[<prev] [next>] [<thread-prev] [thread-next>] [day] [month] [year] [list]
Message-ID: <4ABC6222.9090103@cn.fujitsu.com>
Date: Fri, 25 Sep 2009 14:24:34 +0800
From: Gui Jianfeng <guijianfeng@...fujitsu.com>
To: Vivek Goyal <vgoyal@...hat.com>
CC: linux-kernel@...r.kernel.org, jens.axboe@...cle.com,
containers@...ts.linux-foundation.org, dm-devel@...hat.com,
nauman@...gle.com, dpshah@...gle.com, lizf@...fujitsu.com,
mikew@...gle.com, fchecconi@...il.com, paolo.valente@...more.it,
ryov@...inux.co.jp, fernando@....ntt.co.jp, s-uchida@...jp.nec.com,
taka@...inux.co.jp, jmoyer@...hat.com, dhaval@...ux.vnet.ibm.com,
balbir@...ux.vnet.ibm.com, righi.andrea@...il.com,
m-ikeda@...jp.nec.com, agk@...hat.com, akpm@...ux-foundation.org,
peterz@...radead.org, jmarchan@...hat.com,
torvalds@...ux-foundation.org, mingo@...e.hu, riel@...hat.com,
KAMEZAWA Hiroyuki <kamezawa.hiroyu@...fujitsu.com>
Subject: Re: [PATCH 15/28] io-controller: Allow CFQ specific extra preemptions
Vivek Goyal wrote:
> o CFQ allows a reader preemting a writer. So far we allow this with-in group
> but not across groups. But there seems to be following special case where
> this preemption might make sense.
>
> root
> / \
> R Group
> |
> W
>
> Now here reader should be able to preempt the writer. Think of there are
> 10 groups each running a writer and an admin trying to do "ls" and he
> experiences suddenly high latencies for ls.
Hi Vivek,
This preemption might be unfair to the readers who stay in the same group with
writer. Consider the following:
root
/ \
R1 Group
/ \
R2 W
Say W is running and late preemption is enabled, then a request goes into R1,
R1 will preempt W immediately regardless of R2. Now R2 don't have a chance to
get scheduled even if R1 has a very high vdisktime. It seems not so fair to R2.

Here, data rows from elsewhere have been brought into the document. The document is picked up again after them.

`config.mk`:
```
export PLATFORM = sky130hd
export DESIGN_NAME = unary_decoder
export DESIGN_NICKNAME = d
export VERILOG_FILES = /design/src/rtl/unary_decoder.sv
export SDC_FILE = /design/constraint.sdc
export NUM_CORES = 1
export LEC_CHECK = 0
export BUFFER_PORTS_ARGS = -buffer_cell sky130_fd_sc_hd__buf_2
export CAP_MARGIN = 40
export CORE_UTILIZATION = 45
export CTS_CLUSTER_SIZE = 12
export DETAILED_ROUTE_END_ITERATION = 7
export GPL_ROUTABILITY_DRIVEN = 0
export PLACE_DENSITY = 0.66
export SYNTH_ARGS = -nofsm -noshare
export SYNTH_HDL_FRONTEND = slang
export SYNTH_SLANG_ARGS = --single-unit
```
`constraint.sdc`:
```
create_clock -name clk -period 2.44 [get_ports clk]
set_clock_uncertainty 0.1 [all_clocks]
set_input_delay 0.61 -clock clk [delete_from_list [all_inputs] [get_ports clk]]
set_output_delay 0.61 -clock clk [all_outputs]
set_load 0.01 [all_outputs]
```
`src/rtl/unary_decoder.sv`:
```
// Counts a unary pulse stream into a binary product; a run of GAP zeros ends the stream.
// Latency: out_valid rises the cycle after the GAP-th trailing zero sample.
// Backpressure: result held in DONE until out_rdy; the stream input is ignored meanwhile.
module unary_decoder #(
  parameter int WIDTH     = 4,
  parameter int OUT_WIDTH = 2*WIDTH,
  parameter int GAP       = 2
) (
  input  logic                 clk,
  input  logic                 reset_n,
  input  logic                 in_rdy,
  input  logic                 in,
  input  logic                 out_rdy,
  output logic                 out_valid,
  output logic [OUT_WIDTH-1:0] product,
  output logic                 ovf,
  output logic                 busy
);

  typedef enum logic [1:0] {IDLE, ARMED, COUNT, DONE} state_t;

  localparam logic [3:0]           ZRUN_LAST = 4'(GAP - 1);
  localparam logic [OUT_WIDTH-1:0] COUNT_MAX = '1;

  state_t               state, state_nxt;
  logic [OUT_WIDTH-1:0] count, count_nxt;
  logic [3:0]           zrun, zrun_nxt;
  logic                 ovf_q, ovf_nxt;

  always_ff @(posedge clk or negedge reset_n) begin
    if (!reset_n) begin
      state <= IDLE;
      count <= '0;
      zrun  <= '0;
      ovf_q <= 1'b0;
    end else begin
      state <= state_nxt;
      count <= count_nxt;
      zrun  <= zrun_nxt;
      ovf_q <= ovf_nxt;
    end
  end

  always_comb begin
    state_nxt = state;
    count_nxt = count;
    zrun_nxt  = zrun;
    ovf_nxt   = ovf_q;
    case (state)
      IDLE: begin
        if (in_rdy) begin
          state_nxt = ARMED;
          count_nxt = '0;
          zrun_nxt  = '0;
          ovf_nxt   = 1'b0;
        end
      end
      ARMED, COUNT: begin
        if (in) begin
          state_nxt = COUNT;
          zrun_nxt  = '0;
          if (state == ARMED)
            count_nxt = OUT_WIDTH'(1);
          else if (count == COUNT_MAX)
            ovf_nxt = 1'b1;
          else
            count_nxt = count + 1'b1;
        end else if (zrun == ZRUN_LAST) begin
          // GAP-th consecutive zero closes the stream; a shorter run is a row gap
          state_nxt = DONE;
          zrun_nxt  = '0;
        end else begin
          zrun_nxt = zrun + 4'd1;
        end
      end
      DONE: begin
        if (out_rdy)
          state_nxt = IDLE;
      end
      default: state_nxt = IDLE;
    endcase
  end

  assign out_valid = (state == DONE);
  assign busy      = (state == ARMED) || (state == COUNT);
  assign product   = count;
  assign ovf       = ovf_q;

endmodule
```
# Word-level counts from Yosys, hierarchy flattened
# Cells that the tools add are included.
[totals]
regBits = 15
input_bits = 5
output_inout_bits = 11
elab_cells = 45
[op_classes]
addsub = 2
eq_ne = 12
mux = 19
reduce_logical = 8
[ops]
columns = ["operator", "n"]
rows = [
  ["2-to-1 mux 8 bit", 4],
  ["one-hot mux 8 bit (2 select lines)", 1],
  ["2-to-1 mux 4 bit", 3],
  ["!= test 2 bit (second input constant)", 5],
  ["adder 8 x 1 -> 8 bit (second input constant)", 1],
  ["== test 8 bit (second input constant)", 1],
  ["2-to-1 mux 2 bit", 4],
  ["one-hot mux 4 bit (2 select lines)", 1],
  ["!= test 3 bit (second input constant)", 2],
  ["one-hot mux 2 bit (3 select lines)", 1],
  ["AND reduction 5 bit", 1],
  ["adder 4 x 1 -> 4 bit (second input constant)", 1],
  ["== test 2 bit (second input constant)", 2],
  ["== test 4 x 1 -> 1 bit (second input constant)", 1],
  ["2-to-1 mux 1 bit", 4],
  ["AND reduction 4 bit", 1],
  ["AND reduction 3 bit", 1],
  ["== test 2 x 1 -> 1 bit (second input constant)", 1],
  ["logical NOT 2 bit", 1],
  ["one-hot mux 1 bit (2 select lines)", 1],
  ["AND reduction 2 bit", 1],
  ["nonzero test 2 bit", 1],
  ["OR reduction 2 bit", 1],
  ["logical OR 1 bit", 1],
]

# Depth between registers and ports, before layout
# Gate-level depths: netlist of run 1.
[logic_depth]
depth_word = 5
mapped_depth = 7

# Worst setup path after synthesis of run 1
# Ideal clock, no wire load.
[synth_timing]
path_type = "reg2reg"
startpoint = "reg state[0]"
endpoint = "reg count[0], in the netlist product[0]"
setup_time_ns = 0.080
t_arrival_ns = 1.728
setup_slack_ns = 0.532
stages_incl_launch_ff = 8
period_less_slack_ns = 1.908
cell_sequence = "dfrtp_1 inv_1 ha_1 mux2_4 and2_1 buf_2 and4b_1 nor3_2"
[synth_between]
elab_chain_cells = 4
elab_cells_between_ends = 12
cone_classes = "eq/ne: 5; mux: 3; reduce/logical: 4"
[synth_lines]
columns = ["element", "line", "text"]
rows = [
  ["start, declared", "25", "state_t state, state_nxt;"],
  ["start signal, assigned", "37", "state <= state_nxt;"],
  ["== test 2 x 1 -> 1 bit / == test 2 bit (equally long branches)", "49, 62", ""],
  ["OR reduction 2 bit / 2-to-1 mux 8 bit (equally long branches)", "49, 62", ""],
  ["!= test 3 bit (no line), or another cell as far along", "-", ""],
  ["AND reduction 4 bit (no line) / one-hot mux 8 bit (2 select lines) (equally long branches)", "-", ""],
  ["end signal, assigned", "38", "count <= count_nxt;"],
  ["end, declared", "26", "logic [OUT_WIDTH-1:0] count, count_nxt;"],
]
# Parallel ways exist; a longest one is shown, timed or not. The select of a mux whose other input is x is not followed.
# A chain may end at the register's enable or synchronous reset.

# Final worst setup path of run 1
[layout_timing]
startpoint = "reg state[0]"
endpoint = "reg count[5], in the netlist product[5]"
# Same word-level chain as after synthesis.

==> results of run 1 <==
[power breakdown]
group	switching [mW]	internal (mW)	total, mW
logic	0.438	0.284	0.722
clock network	0.0814	0.0634	0.145
registers	0.0581	0.304	0.363
[per-layer routing]
metal  vias to the layer above  global-route usage, %  share of wire (%)
li1                        393                      -                  -
met4                         0                   8.57                1.3
met2                        19                   26.0                 44
met1                       395                   27.4                 51
met5                         -                      0                  0
met3                         4                   2.31                3.4
[kinds of logic (layout without fill, tap and decap cells)]
| family | after synthesis | in the layout |
|---|---|---|
| buffers and inverters | 7 | 24 |
| adders and majority gates | 6 | 6 |
| muxes | 4 | 4 |
| AOI/OAI and AO/OA | 29 | 29 |
| DFF | 15 | 15 |
| and+or+nand+nor | 35 | 35 |
[critical path: stages, from the launching register on]
cell	delay, ns
dfrtp_1	0.40
inv_1	0.06
ha_1	0.44
mux2_4	0.23
nand2_1	0.22
or4_1	0.56
o21ai_0	0.08
[flip-flops by register name, summed over array words and instances, names as in the netlist]
signal and flops:
ovf 1, state 2, product 8, zrun 4
[worst paths after layout]
path	startpoint	to	slack [ns]	depth (start not counted)
worst max-delay path	state[0]	product[5]	0.28	6
worst min-delay path	reset_n	zrun[1]	0.11	1
worst max register to register	state[0]	product[5]	0.28	6
worst min register to register	ovf	ovf	0.42	1
max in group asynchronous	reset_n	product[1]	1.88	1
min in group clk	ovf	ovf	0.42	1
[cell usage in the layout (no fill, tap or decap), types with 2 or more instances in the layout]
master / count
a21o_1: 3
a21oi_1: 8
a22o_1: 2
and3_1: 2
buf_2: 15
clkbuf_4: 3
dfrtp_1: 15
ha_1: 6
inv_1: 5
mux2_2: 2
nand2_1: 5
nand2b_1: 2
nand3_1: 2
nor2_1: 6
nor2b_1: 4
nor3_1: 3
nor4b_1: 2
o21ai_0: 8
[metrics by stage]
step / cell area, um2 / cells / power (mW) / utilization, % / worst slack [ns]
4_1_cts: 1050 / 140 / 1.23 / 53.9 / 0.269
3_3_place_gp: 1020 / 136 / 1.07 / 52.6 / 0.396
5_1_grt: 1050 / 140 / 1.34 / 53.9 / 0.149
3_5_place_dp: 1020 / 136 / 1.09 / 52.6 / 0.298
6_report: 1050 / 140 / 1.23 / 53.9 / 0.281
2_1_floorplan: 922 / 96 / 0.927 / - / 0.532
[cell type report]
| cell class | instances | share of cell area, % |
|---|---|---|
| Timing Repair Buffer | 15 | 7.17 |
| Sequential cell | 15 | 35.8 |
| Inverter | 5 | 1.79 |
| Multi-Input combinational cell | 74 | 49.5 |
| Tap cell | 27 | 3.23 |
| Clock buffer | 4 | 2.51 |
==> results.sh, run 1 <==
export IMPL_cap_violations=0
export IMPL_outcome="finished, final reports clean"
export IMPL_synthFlopType="dfrtp_1"
export IMPL_slew_headroom_pct=75.9
export IMPL_clk_pin_slew_ns=0.10
export IMPL_cts_htree_levels=1
export IMPL_postSynthCellCount=96
export IMPL_cp_arrival_ns=2.26
export IMPL_die_area_um2=2230
export IMPL_clockRootBuffer="clkbuf_4"
export IMPL_ys_types=36
export IMPL_finalSetupViolCount=0
export IMPL_regArea_um2=375
export IMPL_grt_first_pass_wirelength_mm=2.91
export IMPL_dr_pass1_iters=4
export IMPL_synth_top_cell_area_share_pct=40.7
export IMPL_fin_hold_ws_ns=0.109
export IMPL_cts_resized=0
export IMPL_clock_latency_ns=0.28
export IMPL_io_pin_count=16
export IMPL_fillers=190
export IMPL_ys_warn_count=0
export IMPL_finalCriticalPeriod_ns=2.16
export IMPL_cts_tree="built"
export IMPL_syn_nets=107
export IMPL_synth_edf_count=0
export IMPL_cts_buffers=3
export IMPL_grt_antenna_before_repair=0
export IMPL_synth_top_family_by_area="simple AND/OR/NAND/NOR gates"
export IMPL_start_kind="register"
export IMPL_start_util_pct=47.5
export IMPL_vias_per_cell=5.79
export IMPL_vdd_drop_max_uv=577
export IMPL_synth_area_leaders="dfrtp_1 (41%), ha_1 (8.1%), a21oi_1 (4.3%)"
export IMPL_drc=0
export IMPL_grt_usage_pct=18.4
export IMPL_avgSynthCellArea_um2=9.61
export IMPL_hold_viol_final=0
export IMPL_synth_compound_area_share_pct=20.1
export IMPL_p_leak_nw=0.522
export IMPL_synth_fa_ha_area_share_pct=8.14
export IMPL_cts_hold_buffers_added=0
export IMPL_first_iter_violations=10
export IMPL_clock_sinks=15
export IMPL_num_vias=811
export IMPL_async_reset_ff_share_pct=100
export IMPL_cts_setup_buffers=0
export IMPL_ys_ff_latch=15
export IMPL_finalCritPeriodShare_pct=88.5
export IMPL_cts_max_path_buffers=2
export IMPL_ys_seq_area_share_pct=40.7
export IMPL_fin_nets=125
export IMPL_synth_mux_area_share_pct=5.16
export IMPL_fin_tns_setup_ns=0
export IMPL_power_density_nw_per_um2=1170
export IMPL_dpl_hpwl_mm=1.33
export IMPL_synthSimpleGateAreaFrac_pct=22.8
export IMPL_synth_commonest_cells="dfrtp_1 (15), a21oi_1 (8), o21ai_0 (8)"
export IMPL_critPathRequiredTime_ns=2.54
export IMPL_rows=16
export IMPL_synth_largest_area_cell="dfrtp_1"
export IMPL_slew_viol_final=0
export IMPL_hold_path_class="primary input to asynchronous set/reset pin"
export IMPL_drive_above_1_share_pct=20.4
export IMPL_die_x_um=47.3
export IMPL_multi_input_area_um2=518
export IMPL_synthesis_area_um2=922
export IMPL_critPathCaptureType="register"
export IMPL_grt_pass1_vias=667
export IMPL_ant_nets=0
export IMPL_synth_xor_area_share_pct=0
export IMPL_grt_max_degree=16
export IMPL_io_buffers=15
export IMPL_diodes=0
export IMPL_worstMarginPinSlew_ns=0.361
export IMPL_area_growth_syn_to_layout_pct=13.6
export IMPL_routedWlPerCell_um=13.3
export IMPL_critPathMaxFanout=11
export IMPL_grt_ovfl_total=0
export IMPL_crit_type="register to register"
export IMPL_core_area_um2=1940
export IMPL_drt_wl_total_mm=1.86
export IMPL_rsz0062_at_grt="no"
export IMPL_fmax_ghz=0.463
export IMPL_chipHeight_um=47.3
export IMPL_yosysMostFrequentCell="dfrtp_1"
Power figures use the tool's default switching activity.
==> inputs of run 2 (changes only) <==
--- a/config.mk
+++ b/config.mk
@@ -10,7 +10,6 @@
 export CORE_UTILIZATION = 45
 export CTS_CLUSTER_SIZE = 12
 export DETAILED_ROUTE_END_ITERATION = 7
-export GPL_ROUTABILITY_DRIVEN = 0
 export PLACE_DENSITY = 0.66
 export SYNTH_ARGS = -nofsm -noshare
 export SYNTH_HDL_FRONTEND = slang
==> constraint.sdc (replaced) <==
create_clock -name clk -period 2.4 [get_ports clk]
set_clock_uncertainty 0.1 [all_clocks]
set_input_delay 0.6 -clock clk [delete_from_list [all_inputs] [get_ports clk]]
set_output_delay 0.6 -clock clk [all_outputs]
set_load 0.01 [all_outputs]
==> run 2 against run 1 <==
Against the previous run: power is 2.5% higher; sequential share of layout area down 0.30 points; hold slack worse by 0.013 ns; highest routed layer unchanged; largest power group unchanged; die area is the same; global-route usage is 0.25 points lower.
==> results.sh, run 2 (synthesized netlist as in run 1, its figures left out) <==
export IMPL_outcome="finished, final reports clean"
export IMPL_clock_sinks=15
export IMPL_largest_register_ffs=8
export IMPL_start_kind="register"
export IMPL_power_density_nw_per_um2=1190
export IMPL_fin_total_pwr_mw=1.26
export IMPL_routedWlPerCell_um=13.0
export IMPL_grt_first_pass_wirelength_mm=2.80
export IMPL_finalCritPeriodShare_pct=87.1
export IMPL_io_pin_count=16
export IMPL_grt_max_degree=16
export IMPL_p_leak_nw=0.529
export IMPL_cp_arrival_ns=1.39
export IMPL_drt_wl_total_mm=1.83
export IMPL_cts_tree="built"
export IMPL_die_x_um=47.3
export IMPL_worstMarginPinSlew_ns=0.350
export IMPL_fmax_ghz=0.478
export IMPL_fin_hold_ws_ns=0.0959
export IMPL_hold_viol_final=0
export IMPL_drc=0
export IMPL_clk_pin_slew_ns=0.10
export IMPL_cts_hold_buffers_added=0
export IMPL_finalSetupViolCount=0
export IMPL_io_buffers=15
export IMPL_cts_buffers=3
export IMPL_start_util_pct=47.5
export IMPL_area_growth_syn_to_layout_pct=14.5
export IMPL_clock_latency_ns=0.29
export IMPL_vias_per_cell=5.60
export IMPL_globalplace_congestion=0.821
export IMPL_cap_violations=0
export IMPL_critPathCaptureType="output pin"
export IMPL_core_area_um2=1940
export IMPL_drive_above_1_share_pct=21.9
export IMPL_fin_nets=126
export IMPL_slew_headroom_pct=76.7
export IMPL_cts_resized=0
export IMPL_layout_common_cells="buf_2 (15), dfrtp_1 (15), o21ai_0 (8), a21oi_1 (8)"
export IMPL_dr_pass1_iters=4
export IMPL_clockRootBuffer="clkbuf_4"
export IMPL_slew_viol_final=0
export IMPL_hold_path_class="primary input to asynchronous set/reset pin"
export IMPL_cts_max_path_buffers=2
export IMPL_grt_antenna_before_repair=0
export IMPL_first_iter_violations=22
export IMPL_finalCriticalPeriod_ns=2.09
export IMPL_num_vias=790
export IMPL_dpl_hpwl_mm=1.31
export IMPL_diodes=0
export IMPL_cts_htree_levels=1
export IMPL_cts_setup_buffers=0
export IMPL_rows=16
export IMPL_crit_type="register to output pin"
export IMPL_chipHeight_um=47.3
export IMPL_grt_pass1_vias=628
export IMPL_grt_ovfl_total=0
export IMPL_fin_tns_setup_ns=0
export IMPL_critPathRequiredTime_ns=1.70
export IMPL_critPathMaxFanout=8
export IMPL_vdd_drop_max_uv=734
export IMPL_grt_usage_pct=18.1
export IMPL_ant_nets=0
export IMPL_rsz0062_at_grt="no"
export IMPL_die_area_um2=2230
[run 2: cell count changes in the layout (fill, tap and decap cells not counted)]
| cell | change |
|---|---|
| buf_4 | +1 |
| clkbuf_1 | -1 |
| clkinv_2 | +1 |
[run 2: routing by layer]
metal | vias to the layer above | share of wire [%] | GRT usage [%]
met3 | 5 | 3.9 | 3.46
met4 | 0 | 2.1 | 8.57
met5 | - | 0 | 0
met1 | 366 | 50 | 25.5
met2 | 23 | 44 | 26.6
li1 | 396 | - | -
[run 2: final timing paths]
kind,slack [ns],to,depth (start not counted),start
setup / recovery,0.31,busy,4,state[0]
hold / removal,0.1,product[5],1,reset_n
setup reg to reg,0.39,product[5],6,state[0]
hold reg to reg,0.42,ovf,1,ovf
max in group asynchronous,1.84,product[2],1,reset_n
min in group clk,0.42,ovf,1,ovf
[run 2: cell type report]
class / count / area [um2]
fillers: 197 / 886
multi-input cells: 74 / 518
flip-flops and latches: 15 / 375
repair buffers: 16 / 82.6
well taps: 27 / 33.8
clock buffers: 3 / 22.5
inverters: 5 / 18.8
clock inverters: 1 / 5.00
[run 2: critical path: stages, from the launching register on]
cell     delay (ns)
dfrtp_1        0.40
inv_1          0.06
ha_1           0.33
buf_4          0.17
buf_2          0.14
[run 2: per-stage QoR]
step                      instance area, um2  utilization [%]  std cells  worst slack [ns]
after floorplan                          922                -         96             0.492
after CTS                               1060             54.4        141             0.297
after global routing                    1060             54.4        141             0.223
after detailed placement                1030             53.0        137             0.424
final                                   1060             54.4        141             0.309
after global placement                  1030             53.0        137             0.493
[run 2: report_power, final]
part	switching [mW]	total [mW]	internal [mW]
registers	0.0569	0.366	0.309
logic	0.437	0.744	0.307
clock network	0.0870	0.149	0.0621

So I suggest the number of readers in group should be taken into account when
making this preemption decision. R1 should only preempts W when there are not
any readers in that group.
Thanks,
Gui Jianfeng
>
> Same is true for meta data requests. If there is a meta data request and
> a reader is running inside a sibling group, preemption will be allowed.

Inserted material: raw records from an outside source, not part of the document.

<file path="src/rtl/countdown_timer.sv">
// -----------------------------------------------------------------------------
// countdown_timer
//
// Loadable down-counter. It counts a programmed number of enabled cycles and
// then emits a single-cycle terminal-count pulse. It is the decrementing
// companion of the free-running up counter, used for timeouts, pulse
// stretching and periodic ticks. Everything runs in one clock domain.
//
// Build option:
//   COUNTDOWN_AUTO_RELOAD_EN  When defined, the timer is periodic. A terminal
//                             event reloads the last loaded value and stays in
//                             RUN. When undefined (the default), it is
//                             one-shot and returns to IDLE with q=0.
//
// Parameters:
//   WIDTH       counter and load-value width in bits (default 7)
//
// Ports:
//   CLK         in   clock; all state updates on the rising edge
//   Reset       in   synchronous active-high reset; overrides every input
//   load        in   load request, accepted only while load_ready is high
//   load_val    in   start value, captured on an accepted load
//   load_ready  out  high in IDLE, when a load is accepted
//   en          in   count enable; RUN decrements only when high
//   abort       in   leave RUN for IDLE with q=0 and no terminal pulse
//   q           out  current count (registered)
//   busy        out  high in RUN
//   zero        out  combinational decode of q == 0
//   tc          out  registered terminal-count pulse, one cycle wide
// -----------------------------------------------------------------------------
module countdown_timer #(
  parameter int WIDTH = 7
) (
  input  logic             CLK,
  input  logic             Reset,
  input  logic             load,
  input  logic [WIDTH-1:0] load_val,
  output logic             load_ready,
  input  logic             en,
  input  logic             abort,
  output logic [WIDTH-1:0] q,
  output logic             busy,
  output logic             zero,
  output logic             tc
);

  typedef enum logic {
    IDLE = 1'b0,
    RUN  = 1'b1
  } state_t;

  state_t           state_q, state_d;
  logic [WIDTH-1:0] cnt_q, cnt_d;
  logic             tc_q, tc_d;
`ifdef COUNTDOWN_AUTO_RELOAD_EN
  logic [WIDTH-1:0] reload_q, reload_d;
`endif

  // Unsigned decrement. The caller only uses it while q > 1, so it never wraps.
  function automatic logic [WIDTH-1:0] dec1(input logic [WIDTH-1:0] v);
    return v - WIDTH'(1);
  endfunction

  // Next-state logic for the counter and the FSM
  always_comb begin
    state_d  = state_q;
    cnt_d    = cnt_q;
    tc_d     = 1'b0;
`ifdef COUNTDOWN_AUTO_RELOAD_EN
    reload_d = reload_q;
`endif
    case (state_q)
      IDLE: begin
        if (load) begin
          cnt_d = load_val;
`ifdef COUNTDOWN_AUTO_RELOAD_EN
          reload_d = load_val;
`endif
          // A zero-length load expires immediately and never enters RUN.
          if (load_val != '0) state_d = RUN;
          else                tc_d    = 1'b1;
        end
      end
      RUN: begin
        // abort wins over a terminal event on the same edge.
        if (abort) begin
          cnt_d   = '0;
          state_d = IDLE;
        end else if (en) begin
          if (cnt_q == WIDTH'(1)) begin
            tc_d = 1'b1;
`ifdef COUNTDOWN_AUTO_RELOAD_EN
            cnt_d = reload_q;
`else
            cnt_d   = '0;
            state_d = IDLE;
`endif
          end else begin
            cnt_d = dec1(cnt_q);
          end
        end
      end
      default: begin
        cnt_d   = '0;
        state_d = IDLE;
      end
    endcase
  end

  // Register stage: everything visible on the ports except zero
  always_ff @(posedge CLK) begin
    if (Reset) begin
      state_q  <= IDLE;
      cnt_q    <= '0;
      tc_q     <= 1'b0;
`ifdef COUNTDOWN_AUTO_RELOAD_EN
      reload_q <= '0;
`endif
    end else begin
      state_q  <= state_d;
      cnt_q    <= cnt_d;
      tc_q     <= tc_d;
`ifdef COUNTDOWN_AUTO_RELOAD_EN
      reload_q <= reload_d;
`endif
    end
  end

  assign q          = cnt_q;
  assign tc         = tc_q;
  assign busy       = (state_q == RUN);
  assign load_ready = (state_q == IDLE);
  assign zero       = (cnt_q == '0);

endmodule

</file>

> Note, following is not allowed.
> root
> / \
> group1 group2
> | |
> R W
>
> Here reader can't preempt writer.
>
> o Put meta data requesting queues at the front of the service tree. Generally
> such queues will preempt currently running queue but not in following case.
> root
> / \
> group1 group2
> | / \
> R1 R3 R2 (meta data)
>
> Here R2 is having a meta data request but it will not preempt R1. We need
> to make sure that R2 gets queued ahead of R3 so taht once group2 gets
> going, we first service R2 and then R3 and not vice versa.
>
> Signed-off-by: Vivek Goyal <vgoyal@...hat.com>
> ---
> block/elevator-fq.c | 47 +++++++++++++++++++++++++++++++++++++++++++++--
> block/elevator-fq.h | 3 +++
> 2 files changed, 48 insertions(+), 2 deletions(-)
>
> diff --git a/block/elevator-fq.c b/block/elevator-fq.c
> index 25beaf7..8ff8a19 100644
> --- a/block/elevator-fq.c
> +++ b/block/elevator-fq.c
> @@ -701,6 +701,7 @@ static void enqueue_io_entity(struct io_entity *entity)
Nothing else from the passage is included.